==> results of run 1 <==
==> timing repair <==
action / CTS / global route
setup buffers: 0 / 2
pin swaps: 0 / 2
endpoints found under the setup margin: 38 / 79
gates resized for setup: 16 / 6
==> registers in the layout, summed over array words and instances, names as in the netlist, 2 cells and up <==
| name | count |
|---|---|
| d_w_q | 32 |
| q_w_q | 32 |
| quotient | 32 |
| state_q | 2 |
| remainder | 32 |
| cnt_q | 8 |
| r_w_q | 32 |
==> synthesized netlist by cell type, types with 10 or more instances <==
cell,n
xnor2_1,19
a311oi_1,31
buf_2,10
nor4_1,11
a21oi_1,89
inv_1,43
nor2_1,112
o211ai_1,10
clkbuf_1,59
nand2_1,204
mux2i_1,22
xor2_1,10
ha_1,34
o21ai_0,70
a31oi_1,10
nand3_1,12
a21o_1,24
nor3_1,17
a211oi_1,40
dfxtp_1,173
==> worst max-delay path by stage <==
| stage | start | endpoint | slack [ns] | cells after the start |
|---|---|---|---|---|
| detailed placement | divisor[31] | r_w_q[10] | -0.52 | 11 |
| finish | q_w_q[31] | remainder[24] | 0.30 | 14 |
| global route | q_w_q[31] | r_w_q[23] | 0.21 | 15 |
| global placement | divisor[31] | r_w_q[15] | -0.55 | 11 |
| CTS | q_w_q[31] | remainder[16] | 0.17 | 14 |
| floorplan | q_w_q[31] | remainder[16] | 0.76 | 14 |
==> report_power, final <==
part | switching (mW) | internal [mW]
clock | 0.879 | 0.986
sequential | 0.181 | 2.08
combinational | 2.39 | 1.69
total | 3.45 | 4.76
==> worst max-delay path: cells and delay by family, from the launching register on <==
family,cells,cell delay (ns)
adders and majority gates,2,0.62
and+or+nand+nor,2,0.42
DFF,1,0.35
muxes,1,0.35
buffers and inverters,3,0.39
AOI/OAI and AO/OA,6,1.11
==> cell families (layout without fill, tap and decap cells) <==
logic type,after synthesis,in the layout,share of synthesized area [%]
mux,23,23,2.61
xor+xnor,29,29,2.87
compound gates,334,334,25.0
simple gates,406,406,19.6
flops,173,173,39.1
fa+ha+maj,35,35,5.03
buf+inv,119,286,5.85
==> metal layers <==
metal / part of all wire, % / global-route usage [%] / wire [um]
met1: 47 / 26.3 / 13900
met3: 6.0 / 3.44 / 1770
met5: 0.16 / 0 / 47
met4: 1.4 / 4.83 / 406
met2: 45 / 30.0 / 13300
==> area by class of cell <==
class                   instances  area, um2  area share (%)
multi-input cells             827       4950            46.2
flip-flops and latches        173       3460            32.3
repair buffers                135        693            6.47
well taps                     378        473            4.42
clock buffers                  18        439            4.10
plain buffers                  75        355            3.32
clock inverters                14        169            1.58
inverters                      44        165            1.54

__________________________________________________

- **Work to complete**: Search the material for "cells" and copy each matching line.

- **Finished task**:
==> registers in the layout, summed over array words and instances, names as in the netlist, 2 cells and up <==
| stage | start | endpoint | slack [ns] | cells after the start |
==> worst max-delay path: cells and delay by family, from the launching register on <==
family,cells,cell delay (ns)
==> cell families (layout without fill, tap and decap cells) <==
multi-input cells             827       4950            46.2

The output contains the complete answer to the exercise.